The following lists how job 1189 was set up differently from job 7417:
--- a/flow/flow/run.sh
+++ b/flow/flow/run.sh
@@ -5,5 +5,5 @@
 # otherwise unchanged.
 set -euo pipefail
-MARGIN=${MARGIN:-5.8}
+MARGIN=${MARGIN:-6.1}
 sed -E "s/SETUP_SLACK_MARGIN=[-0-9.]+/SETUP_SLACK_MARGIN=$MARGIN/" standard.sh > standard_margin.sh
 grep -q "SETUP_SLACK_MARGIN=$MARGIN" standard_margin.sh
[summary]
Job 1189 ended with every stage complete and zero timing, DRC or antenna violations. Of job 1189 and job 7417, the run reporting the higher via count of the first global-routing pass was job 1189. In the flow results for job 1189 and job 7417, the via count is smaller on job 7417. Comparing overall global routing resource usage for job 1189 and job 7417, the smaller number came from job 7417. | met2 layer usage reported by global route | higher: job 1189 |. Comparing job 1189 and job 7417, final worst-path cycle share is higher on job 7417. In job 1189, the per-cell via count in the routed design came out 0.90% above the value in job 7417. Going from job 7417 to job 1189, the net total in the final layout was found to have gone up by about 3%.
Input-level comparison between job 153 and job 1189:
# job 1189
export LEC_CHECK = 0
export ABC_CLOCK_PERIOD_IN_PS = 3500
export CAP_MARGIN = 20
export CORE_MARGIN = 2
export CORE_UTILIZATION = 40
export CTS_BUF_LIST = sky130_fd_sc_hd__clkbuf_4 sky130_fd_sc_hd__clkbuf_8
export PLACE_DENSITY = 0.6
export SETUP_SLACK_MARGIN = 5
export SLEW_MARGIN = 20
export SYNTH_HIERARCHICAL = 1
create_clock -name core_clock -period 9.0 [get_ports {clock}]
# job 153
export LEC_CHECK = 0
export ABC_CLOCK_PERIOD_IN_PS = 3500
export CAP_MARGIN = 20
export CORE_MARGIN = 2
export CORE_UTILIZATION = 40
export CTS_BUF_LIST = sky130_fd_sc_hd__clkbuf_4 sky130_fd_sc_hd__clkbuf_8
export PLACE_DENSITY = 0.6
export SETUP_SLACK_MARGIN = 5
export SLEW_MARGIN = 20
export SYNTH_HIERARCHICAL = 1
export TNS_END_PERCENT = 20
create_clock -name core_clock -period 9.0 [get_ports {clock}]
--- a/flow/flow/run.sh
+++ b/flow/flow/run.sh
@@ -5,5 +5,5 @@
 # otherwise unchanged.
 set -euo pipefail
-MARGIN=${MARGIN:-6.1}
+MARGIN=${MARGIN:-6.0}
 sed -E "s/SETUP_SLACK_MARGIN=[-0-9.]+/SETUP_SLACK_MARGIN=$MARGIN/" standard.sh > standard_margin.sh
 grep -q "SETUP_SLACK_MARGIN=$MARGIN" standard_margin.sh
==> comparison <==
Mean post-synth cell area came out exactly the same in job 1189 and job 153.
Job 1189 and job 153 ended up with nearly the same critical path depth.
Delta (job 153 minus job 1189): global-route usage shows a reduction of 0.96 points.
This design comes from an exercise in tuning for small area on the open sky130 flow, not from production work.
Function was checked by simulation only, so behaviour that the tests miss may differ from the original.
No activity file was given, so power comes from the tool's default toggle rates.

==> inputs of job 5168 <==
## Systolic_Array_with_Controller
module Systolic_Array_with_Controller(init,clk,A0,A1,A2,A3,A4,B0,B1,B2,B3,B4,
  A0_out,A1_out,A2_out,A3_out,A4_out,B0_out,B1_out,B2_out,B3_out,B4_out);
==> module Systolic_Array_with_Controller, before the edit <==
module Systolic_Array_with_Controller(init,clk,A0,A1,A2,A3,A4,B0,B1,B2,B3,B4,
  A0_out,A1_out,A2_out,A3_out,A4_out,B0_out,B1_out,B2_out,B3_out,B4_out);
parameter N=16;
input [N-1:0] A0,A1,A2,A3,A4,B0,B1,B2,B3,B4;
output [N-1:0] A0_out,A1_out,A2_out,A3_out,A4_out,B0_out,B1_out,B2_out,B3_out,B4_out;
input init,clk;
reg [4:0] k;
always @(posedge clk) begin
  if (k == 5'd31) k <= init ? 5'd0 : 5'd31;
  else if (k >= 5'd21) k <= 5'd31;
  else k <= k + 5'd1;
end
wire [4:0] v;
assign v[0] = (k >= 5'd1) & (k <= 5'd14);
assign v[1] = (k >= 5'd2) & (k <= 5'd14);
assign v[2] = (k >= 5'd3) & (k <= 5'd14);
assign v[3] = (k >= 5'd4) & (k <= 5'd14);
assign v[4] = (k >= 5'd5) & (k <= 5'd14);
wire sh   = (k >= 5'd15) & (k <= 5'd17);    
wire ra_s = (k == 5'd14);                    
wire ra_3 = (k >= 5'd15) & (k <= 5'd18);    
wire rb   = ((k >= 5'd4) & (k <= 5'd13)) | ((k >= 5'd19) & (k <= 5'd21));
wire oa   = (k >= 5'd4) & (k <= 5'd13);     
wire oh   = (k >= 5'd14) & (k <= 5'd21);    
wire [5*N-1:0] Ain = {A4,A3,A2,A1,A0};
wire [5*N-1:0] Bin = {B4,B3,B2,B1,B0};
reg  [20*N-1:0] as;     
reg  [20*N-1:0] bs;     
reg  [5*N-1:0]  ao;
reg  [5*N-1:0]  bo;
reg  [25*N-1:0] accn;   
wire [25*N-1:0] acc = ~accn;
wire [25*N-1:0] sum;
genvar i, j;
generate
  for (i = 0; i < 5; i = i + 1) begin : row
    always @(posedge clk) begin
      as[(i*4+0)*N +: N] <= Ain[i*N +: N];
      as[(i*4+1)*N +: N] <= as[(i*4+0)*N +: N];
      as[(i*4+2)*N +: N] <= as[(i*4+1)*N +: N];
      as[(i*4+3)*N +: N] <= as[(i*4+2)*N +: N];
      ao[i*N +: N] <= ({N{oa}} & as[(i*4+3)*N +: N]) | ({N{oh}} & ao[i*N +: N]);
    end
  end
  for (j = 0; j < 5; j = j + 1) begin : col
    always @(posedge clk) begin
      bs[(0*5+j)*N +: N] <= Bin[j*N +: N];
      bs[(1*5+j)*N +: N] <= bs[(0*5+j)*N +: N];
      bs[(2*5+j)*N +: N] <= bs[(1*5+j)*N +: N];
      bs[(3*5+j)*N +: N] <= bs[(2*5+j)*N +: N];
      bo[j*N +: N] <= ({N{ra_s}} & sum[(4*5+j)*N +: N]) | ({N{ra_3}} & acc[(3*5+j)*N +: N])
                    | ({N{rb}} & bs[(3*5+j)*N +: N]);
    end
  end
  for (i = 0; i < 5; i = i + 1) begin : pr
    for (j = 0; j < 5; j = j + 1) begin : pc
      wire [N-1:0] a_op;
      wire [N-1:0] b_op;
      if (j < 4) begin : ai
        assign a_op = as[(i*4+j)*N +: N];
      end else begin : ao4
        assign a_op = ao[i*N +: N];
      end
      if (i < 4) begin : bi
        assign b_op = bs[(i*5+j)*N +: N];
      end else begin : bo4
        assign b_op = bo[j*N +: N];
      end
      wire en = v[(i > j) ? i : j];
      mac16 m (.a(a_op), .b(b_op), .c(acc[(i*5+j)*N +: N]), .y(sum[(i*5+j)*N +: N]));
      if (i >= 1 && i <= 3) begin : mid
        always @(posedge clk)
          accn[(i*5+j)*N +: N] <= ~(({N{en}} & sum[(i*5+j)*N +: N]) | ({N{sh}} & acc[((i-1)*5+j)*N +: N]));
      end else begin : rim
        always @(posedge clk)
          accn[(i*5+j)*N +: N] <= ~({N{en}} & sum[(i*5+j)*N +: N]);
      end
    end
  end
endgenerate
assign {A4_out,A3_out,A2_out,A1_out,A0_out} = ao;
assign {B4_out,B3_out,B2_out,B1_out,B0_out} = bo;
endmodule
export LEC_CHECK = 0
export CAP_MARGIN = 20
export CORE_MARGIN = 2
export CORE_UTILIZATION = 60
export GPL_TIMING_DRIVEN = 0
export SLEW_MARGIN = 20
export SYNTH_HIERARCHICAL = 1
export SYNTH_MINIMUM_KEEP_SIZE = 0
create_clock -name core_clock -period 10.0 [get_ports {clk}]
standard.sh (not shown) runs the stock make flow with config.mk's settings and CLKGATE_MAP_FILE= SYNTH_SCRIPT=/design/flow/synth_recipe.tcl, a recipe that flattens the netlist after the stock synthesis.
==> flow/flow/run.sh <==
#!/bin/bash
set -euo pipefail
W=$(pwd)
R=$W/orfs/results/${FLOW_PLATFORM}/Systolic_Array_with_Controller/base
LIB=$FLOW_HOME/platforms/${FLOW_PLATFORM}/lib/sky130_fd_sc_hd__tt_025C_1v80.lib
YOSYS=$FLOW_HOME/../tools/install/yosys/bin/yosys
export BUFFER_PORTS_ARGS="-buffer_cell sky130_fd_sc_hd__buf_1"
export CTS_ARGS="-sink_clustering_enable -repair_clock_nets -dont_use_dummy_load -buf_list sky130_fd_sc_hd__clkbuf_16 -sink_clustering_size 25 -sink_clustering_max_diameter 100"
bash standard.sh synth > "$W/log_synth.txt" 2>&1
cp "$R/1_2_yosys.v" "$W/net_standard.v"
if python3 "$W/flow/polopt.py" "$W/net_standard.v" "$W/net_polopt.v" > "$W/log_polopt.txt" 2>&1 &&
   sed -e "s#LIB#$LIB#g" -e "s#IN#$W/net_polopt.v#" -e "s#OUT#$W/net_remap.v#" \
       -e "s#TOP#$FLOW_TOP#g" -e "s#ABCSCRIPT#$W/flow/amap.abc#" "$W/flow/remap.ys" > "$W/remap_run.ys" &&
   "$YOSYS" -s "$W/remap_run.ys" > "$W/log_remap.txt" 2>&1 &&
   python3 "$W/flow/check.py" "$W/net_standard.v" "$W/net_remap.v" "$LIB" > "$W/log_check.txt" 2>&1; then
  cp "$W/net_remap.v" "$R/1_2_yosys.v"
  touch "$R/1_2_yosys.v"
fi
bash standard.sh finish > "$W/log_layout.txt" 2>&1
Other scripts of this flow, unchanged in this note and not shown: flow/flow/amap.abc, flow/flow/check.py, flow/flow/polopt.py, flow/flow/remap.ys
==> inputs of job 9563, as changes to job 5168 <==
--- a/flow/design.v
+++ b/flow/design.v
@@ -29,6 +29,5 @@
 reg  [5*N-1:0]  ao;
 reg  [5*N-1:0]  bo;
-reg  [25*N-1:0] accn;   
-wire [25*N-1:0] acc = ~accn;
+reg  [25*N-1:0] acc;    
 wire [25*N-1:0] sum;
 genvar i, j;
@@ -71,8 +70,8 @@
       if (i >= 1 && i <= 3) begin : mid
         always @(posedge clk)
-          accn[(i*5+j)*N +: N] <= ~(({N{en}} & sum[(i*5+j)*N +: N]) | ({N{sh}} & acc[((i-1)*5+j)*N +: N]));
+          acc[(i*5+j)*N +: N] <= ({N{en}} & sum[(i*5+j)*N +: N]) | ({N{sh}} & acc[((i-1)*5+j)*N +: N]);
       end else begin : rim
         always @(posedge clk)
-          accn[(i*5+j)*N +: N] <= ~({N{en}} & sum[(i*5+j)*N +: N]);
+          acc[(i*5+j)*N +: N] <= {N{en}} & sum[(i*5+j)*N +: N];
       end
     end
--- a/flow/flow/run.sh
+++ b/flow/flow/run.sh
@@ -6,5 +6,5 @@
 YOSYS=$FLOW_HOME/../tools/install/yosys/bin/yosys
 export BUFFER_PORTS_ARGS="-buffer_cell sky130_fd_sc_hd__buf_1"
-export CTS_ARGS="-sink_clustering_enable -repair_clock_nets -dont_use_dummy_load -buf_list sky130_fd_sc_hd__clkbuf_16 -sink_clustering_size 25 -sink_clustering_max_diameter 100"
+export CTS_ARGS="-sink_clustering_enable -repair_clock_nets -dont_use_dummy_load -buf_list sky130_fd_sc_hd__clkbuf_16 -sink_clustering_size 28 -sink_clustering_max_diameter 110"
 bash standard.sh synth > "$W/log_synth.txt" 2>&1
 cp "$R/1_2_yosys.v" "$W/net_standard.v"
==> results by group <==
Run status
  – Status: finished clean

Pwr
  – Maximum VDD drop: 605 uV

Setup path
  – CP endpoint: accn[159]
  – R2r startpoint: bs[144]

Synth
  – Synthesized instance count: 11500

Route
  – WL met2: 153 mm

Floorplan
  – Starting Density: 60.5%
(the above is from job 5168)
This design comes from an exercise in tuning for small area, a short achievable clock period and few clock cycles on the open sky130 flow, not from production work.
Function was checked by simulation only, so behaviour that the tests miss may differ from the original.

==> flow/design.v <==
module Top_lvl (clk,start,mem_addr,mem_data,MIN_WEIGHT,MIN_PATH_NODES,donee);
input clk,start;
output [17:0] mem_addr;
input [17:0] mem_data;
output [14:0] MIN_WEIGHT;
output [17:0] MIN_PATH_NODES;  
output donee;
localparam V0=3'd0, V1=3'd1, V2=3'd2, WK=3'd3, DN=3'd4, FIN=3'd5;
reg [2:0] st;
reg [3:0] d;             
reg [17:0] x;            
reg [14:0] bud;          
reg pr;                  
reg dn;                  
reg [14:0] wmin;         
reg [17:0] best;         
reg [3:0] bd;            
reg [2:0] T;             
reg tv;                  
reg [17:0] S [1:7];      
reg [1:0]  R [1:7];      
reg [11:0] W1;
reg [12:0] W2;
reg [13:0] W3;
reg [14:0] W4, W5, W6;
reg [14:0] Wr;           
reg tv2;
reg [2:0] T2;
integer l;
always @* begin
  tv2 = 1'b0; T2 = 3'd1;
  for (l = 1; l <= 7; l = l + 1)
    if (l < T && R[l] != 2'd0) begin tv2 = 1'b1; T2 = l; end
end
wire [2:0] bdm1 = bd[2:0] - 3'd1;       
wire [17:0] sr = S[T];
wire [1:0] RT = R[T];
wire [17:0] nx1 = sr + 18'd1;           
wire [17:0] xk = x + {16'd0, 1'b1, st == V2};    
wire [17:0] best1 = best + 18'd1;       
wire [11:0] w = mem_data[11:0];
wire [2:0] nc = mem_data[2:0];
wire prune = (bud[14:12] == 3'd0) && (w >= bud[11:0]);
wire gone = (bud[14:12] == 3'd0) && (w[11:8] > bud[11:8]);    
wire end1 = gone || d[3];               
wire end2 = pr || (nc == 3'd0);
wire v1 = (st == V1), v2 = (st == V2);
wire [14:0] bw = bud - {3'b000, w};     
wire [2:0] dm1 = d[2:0] - 3'd1;         
wire [2:0] wi = d[3] ? 3'd6 : dm1;      
always @* begin
  case (wi)
    3'd1: Wr = {3'b000, W1};
    3'd2: Wr = {2'b00, W2};
    3'd3: Wr = {1'b0, W3};
    3'd4: Wr = W4;
    3'd5: Wr = W5;
    default: Wr = W6;
  endcase
end
wire [14:0] wp = wmin - ((st == V0) ? Wr : v1 ? bw : bud);
wire fin = (v1 && end1) || (v2 && end2);    
wire leaf = fin && !(v1 ? prune : pr);      
wire over = (fin && !tv && !leaf) || (st == FIN);    
reg [17:0] addr;
always @* begin
  if (st == V0) addr = mem_data;
  else if (st == WK) addr = mem_data + 18'd1;
  else if (!(v1 || v2) || fin) addr = tv ? nx1 : best1;
  else addr = xk;
end
assign mem_addr = start ? 18'd0 : addr;
assign MIN_WEIGHT = wmin;
assign donee = dn || (over && bd <= 4'd2);
assign MIN_PATH_NODES = (st != DN || d == 4'd1) ? 18'd0 : (d > bd) ? 18'h3FFFF : sr;
reg sw, rw, ww;
reg [2:0] si;
reg [17:0] sd;
reg [1:0] rd;
always @* begin
  sw = 1'b0; rw = 1'b0; ww = 1'b0; si = d[2:0]; sd = xk; rd = nc[1:0] - 2'd1;
  if (v2 && !end2) begin sw = 1'b1; rw = 1'b1; ww = 1'b1; end
  if (fin && tv) begin sw = 1'b1; rw = 1'b1; si = T; sd = nx1; rd = RT - 2'd1; end
  if (over) begin sw = (bd >= 4'd2); si = bdm1; sd = best; end
  if (st == WK) begin sw = 1'b1; si = dm1; sd = mem_data; end
end
always @(posedge clk) begin
  if (sw) S[si] <= sd;
  if (rw) R[si] <= rd;
  if (ww) case (si)
    3'd1: W1 <= wp[11:0];
    3'd2: W2 <= wp[12:0];
    3'd3: W3 <= wp[13:0];
    3'd4: W4 <= wp;
    3'd5: W5 <= wp;
    3'd6: W6 <= wp;
    default: ;
  endcase
end
always @(posedge clk) begin
  if (start) begin
    st <= V1; d <= 4'd1; x <= 18'd0;
    bud <= 15'h7FFF; wmin <= 15'h7FFF; dn <= 1'b0; tv <= 1'b0;
  end else begin
    case (st)
      V0: begin
        x <= mem_data;
        if (!d[3]) bud <= wp;    
        st <= V1;
      end
      V1: begin
        if (!d[3]) bud <= bw;
        else if (!prune) bud <= {3'b000, w};
        pr <= prune;
        if (!end1) st <= V2;
      end
      V2: if (!end2) begin
        d <= d + 4'd1;
        st <= V0;
        if (nc[2:1] != 2'b00) begin T <= d[2:0]; tv <= 1'b1; end
      end
      WK: begin
        d <= d - 4'd1;
        if (d == 4'd3) dn <= 1'b1;
        if (d == 4'd2) begin st <= DN; d <= 4'd2; T <= 3'd1; end
      end
      DN: begin
        if (d <= 4'd8) d <= d + 4'd1;
        T <= T + 3'd1;
      end
      default: ;
    endcase
    if (leaf) begin wmin <= wp; best <= x; bd <= d; end
    if (fin) begin
      if (tv) begin
        d <= {1'b0, T} + 4'd1;
        st <= V0;
        if (RT == 2'd1) begin T <= T2; tv <= tv2; end
      end else if (leaf) st <= FIN;
    end
    if (over) begin
      d <= bd - 4'd1;
      if (bd >= 4'd3) begin
        st <= WK;
        if (bd == 4'd3) dn <= 1'b1;
      end else begin
        st <= DN; dn <= 1'b1; d <= 4'd2; T <= 3'd1;
      end
    end
  end
end
endmodule  
Settings: LEC_CHECK=0, CAP_MARGIN=20, CORE_MARGIN=2, CORE_UTILIZATION=55, CTS_CLUSTER_DIAMETER=60, CTS_CLUSTER_SIZE=24, PLACE_DENSITY=0.7, SETUP_SLACK_MARGIN=2.75, SLEW_MARGIN=20; clock period 7.5 ns.
standard.sh (not shown) runs the stock make flow with config.mk's settings and CLKGATE_MAP_FILE= SYNTH_SCRIPT=/design/flow/synth_recipe.tcl, a recipe that flattens the netlist after the stock synthesis.
==> flow/flow/run.sh <==
#!/bin/bash
# The standard layout (standard.sh: ORFS from the standard synthesis to the
# routed layout), with one change: the port buffers that global placement
# inserts are plain buffers (buf_4) instead of the resizer's default pick, a
# delay cell (clkdlybuf4s50_1). make's full output goes to standard.log; ORFS
# keeps each step's own log under orfs/logs/.
set -euo pipefail
export BUFFER_PORTS_ARGS="-buffer_cell sky130_fd_sc_hd__buf_4"
bash standard.sh > standard.log 2>&1
Testbench counts at the start, summed over its fixed seeds: cycles 13,855.
Context: an optimization exercise on an open-source flow, tuned for small area, a short achievable clock period and few clock cycles. The choices shown serve that exercise and are no tape-out recipe. Function was checked by simulation only, so behaviour that the tests miss may differ from the original. Power is estimated from default activity; no workload was simulated.

$ cat flow/flow/run.sh
#!/bin/bash
set -euo pipefail
bash standard.sh SETUP_SLACK_MARGIN=6.3 finish > make_finish.log 2>&1
$ cat flow/standard.sh
#!/bin/bash
# synth_recipe.tcl (not shown) runs the flow's synth.tcl, then flattens the netlist and writes it again
# the make line also repeats each setting of config.mk as NAME=value (left out here)
make -C /OpenROAD-flow-scripts/flow DESIGN_CONFIG=/design/flow/config.mk WORK_HOME=/design/flow/orfs CLKGATE_MAP_FILE= SYNTH_SCRIPT=/design/flow/synth_recipe.tcl "${@:-finish}"
$ cat flow/config.mk
export PLATFORM = sky130hd
export DESIGN_NAME = CONVCOR
export DESIGN_NICKNAME = CONVCOR
export VERILOG_FILES = /design/flow/design.v
export SDC_FILE = /design/flow/constraint.sdc
export NUM_CORES = 4
export LEC_CHECK = 0
export CAP_MARGIN = 20
export CORE_MARGIN = 2
export CORE_UTILIZATION = 40
export SLEW_MARGIN = 20
$ cat flow/constraint.sdc
create_clock -name core_clock -period 10.0 [get_ports {clk}]
set_input_delay 2.0000 -clock core_clock [delete_from_list [all_inputs] [get_ports {clk}]]
set_output_delay 2.0000 -clock core_clock [all_outputs]
set_load 0.01 [all_outputs]
$ cat flow/design.v
module CONVCOR(
  input             clk,
  input             rst_n,
  input             in_valid,
  input      [15:0] in_a,
  input      [15:0] in_b,
  input             in_mode,
  output            out_valid,
  output     [35:0] out
);
reg  [3:0]  cnt;           
reg         mode;          
reg  [15:0] ra0, ra1, ra2, rb0, rb1, rb2;   
reg  [15:0] x;             
reg  [3:0]  yr_one, yr_two, yr_neg, yi_one, yi_two, yi_neg;
reg  [1:0]  np, nq;
reg  [17:0] ps_ra, ps_rb, ps_ia, ps_ib;
reg  [35:0] acc, q, o;
reg         uacc;          
reg         ld_q, o_sum, o_q;
reg         ov;
wire        idle    = (cnt == 4'd0);
wire        start   = idle & in_valid;
wire        mode_nx = start ? in_mode : mode;
wire        cj      = idle ? in_mode : mode;
reg  [3:0]  cnt_nx;
always @(*) begin
  if (!rst_n)                                          cnt_nx = 4'd0;
  else if (idle)                                       cnt_nx = in_valid ? 4'd2 : 4'd0;
  else if ((mode && cnt == 4'd6) || (!mode && cnt == 4'd12)) cnt_nx = 4'd0;
  else                                                 cnt_nx = cnt + 4'd1;
end
reg [1:0] xs, ys;
reg       uacc_nx, ld_q_nx, o_sum_nx, o_q_nx, ov_nx;
always @(*) begin
  xs = 2'd3; ys = 2'd3;
  uacc_nx = 1'b0; ld_q_nx = 1'b0; o_sum_nx = 1'b0; o_q_nx = 1'b0; ov_nx = 1'b0;
  if (mode) begin
    case (cnt)
      4'd3: uacc_nx = 1'b1;
      4'd4: begin uacc_nx = 1'b1; o_sum_nx = 1'b1; end
      4'd5: ov_nx = 1'b1;
      default: ;
    endcase
  end else begin
    case (cnt)
      4'd2:  begin xs = 2'd0;             o_sum_nx = 1'b1; end
      4'd3:  begin xs = 2'd0; ys = 2'd1; end
      4'd4:  begin xs = 2'd1; ys = 2'd1; uacc_nx = 1'b1; ld_q_nx = 1'b1; end
      4'd5:  begin xs = 2'd0; ys = 2'd1; end
      4'd6:  begin xs = 2'd2; ys = 2'd1; uacc_nx = 1'b1; end
      4'd7:  begin xs = 2'd1; ys = 2'd0; uacc_nx = 1'b1; ld_q_nx = 1'b1; o_q_nx = 1'b1; ov_nx = 1'b1; end
      4'd8:  begin xs = 2'd1; ys = 2'd2;                                  o_q_nx = 1'b1; ov_nx = 1'b1; end
      4'd9:  begin xs = 2'd2; ys = 2'd2; uacc_nx = 1'b1; o_sum_nx = 1'b1;                 ov_nx = 1'b1; end
      4'd10: begin                                         o_sum_nx = 1'b1;                 ov_nx = 1'b1; end
      4'd11: begin                                                                          ov_nx = 1'b1; end
      default: ;
    endcase
  end
  if (!rst_n) begin
    uacc_nx = 1'b0; ld_q_nx = 1'b0; o_sum_nx = 1'b0; o_q_nx = 1'b0; ov_nx = 1'b0;
  end
end
always @(posedge clk) begin
  cnt  <= cnt_nx;
  mode <= mode_nx;
  uacc <= uacc_nx; ld_q <= ld_q_nx; o_sum <= o_sum_nx; o_q <= o_q_nx;
  ov   <= ov_nx;
end
wire ld_ring = (cnt <= 4'd3);
always @(posedge clk) begin
  ra0 <= ld_ring ? in_a : ra2;  ra1 <= ra0;  ra2 <= ra1;
  rb0 <= ld_ring ? in_b : rb2;  rb1 <= rb0;  rb2 <= rb1;
end
wire [15:0] x_nx = (xs == 2'd0) ? ra0 : (xs == 2'd1) ? ra1 : (xs == 2'd2) ? ra2 : in_a;
wire [15:0] y_nx = (ys == 2'd0) ? rb0 : (ys == 2'd1) ? rb1 : (ys == 2'd2) ? rb2 : in_b;
function [11:0] booth;   
  input [7:0] v;
  input       ng;
  integer k;
  reg b2, b1, b0;
  begin
    for (k = 0; k < 4; k = k + 1) begin
      b2 = v[2*k+1]; b1 = v[2*k]; b0 = (k == 0) ? 1'b0 : v[2*k-1];
      booth[k]     = b1 ^ b0;
      booth[4+k]   = (b2 & ~b1 & ~b0) | (~b2 & b1 & b0);
      booth[8+k]   = b2 ^ ng;
    end
  end
endfunction
wire [11:0] eyr = booth(y_nx[15:8], 1'b0);
wire [11:0] eyi = booth(y_nx[7:0], cj);
always @(posedge clk) begin
  x <= x_nx;
  {yr_neg, yr_two, yr_one} <= eyr;
  {yi_neg, yi_two, yi_one} <= eyi;
  np <= {eyr[11] & ~eyi[11], eyr[11] ^ ~eyi[11]};
  nq <= {eyr[11] & eyi[11],  eyr[11] ^ eyi[11]};
end
wire [17:0] ra, rb, ia, ib;
ptree u_pt (.xr(x[15:8]), .xi(x[7:0]),
            .yr_one(yr_one), .yr_two(yr_two), .yr_neg(yr_neg),
            .yi_one(yi_one), .yi_two(yi_two), .yi_neg(yi_neg),
            .np(np), .nq(nq), .ra(ra), .rb(rb), .ia(ia), .ib(ib));
always @(posedge clk) begin
  ps_ra <= ra; ps_rb <= rb; ps_ia <= ia; ps_ib <= ib;
end
wire [35:0] accg = {36{uacc}} & acc;
wire [17:0] gr = accg[35:18], gi = accg[17:0];
wire [17:0] sr_s = ps_ra ^ ps_rb ^ gr;
wire [17:0] sr_c = (ps_ra & ps_rb) | (ps_ra & gr) | (ps_rb & gr);
wire [17:0] si_s = ps_ia ^ ps_ib ^ gi;
wire [17:0] si_c = (ps_ia & ps_ib) | (ps_ia & gi) | (ps_ib & gi);
wire [17:0] sr = sr_s + {sr_c[16:0], 1'b0};
wire [17:0] si = si_s + {si_c[16:0], 1'b0};
wire [35:0] sum = {sr, si};
always @(posedge clk) begin
  acc <= sum;
  if (ld_q) q <= sum;
  if (o_sum)    o <= sum;
  else if (o_q) o <= q;
end
assign out_valid = ov;
assign out = {36{ov}} & o;
endmodule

· · ·

→ EXERCISE REQUIREMENTS
Looking at the data above, show all lines where the word "comparison" occurs.

→ EXERCISE ANSWER
Input-level comparison between job 153 and job 1189:
==> comparison <==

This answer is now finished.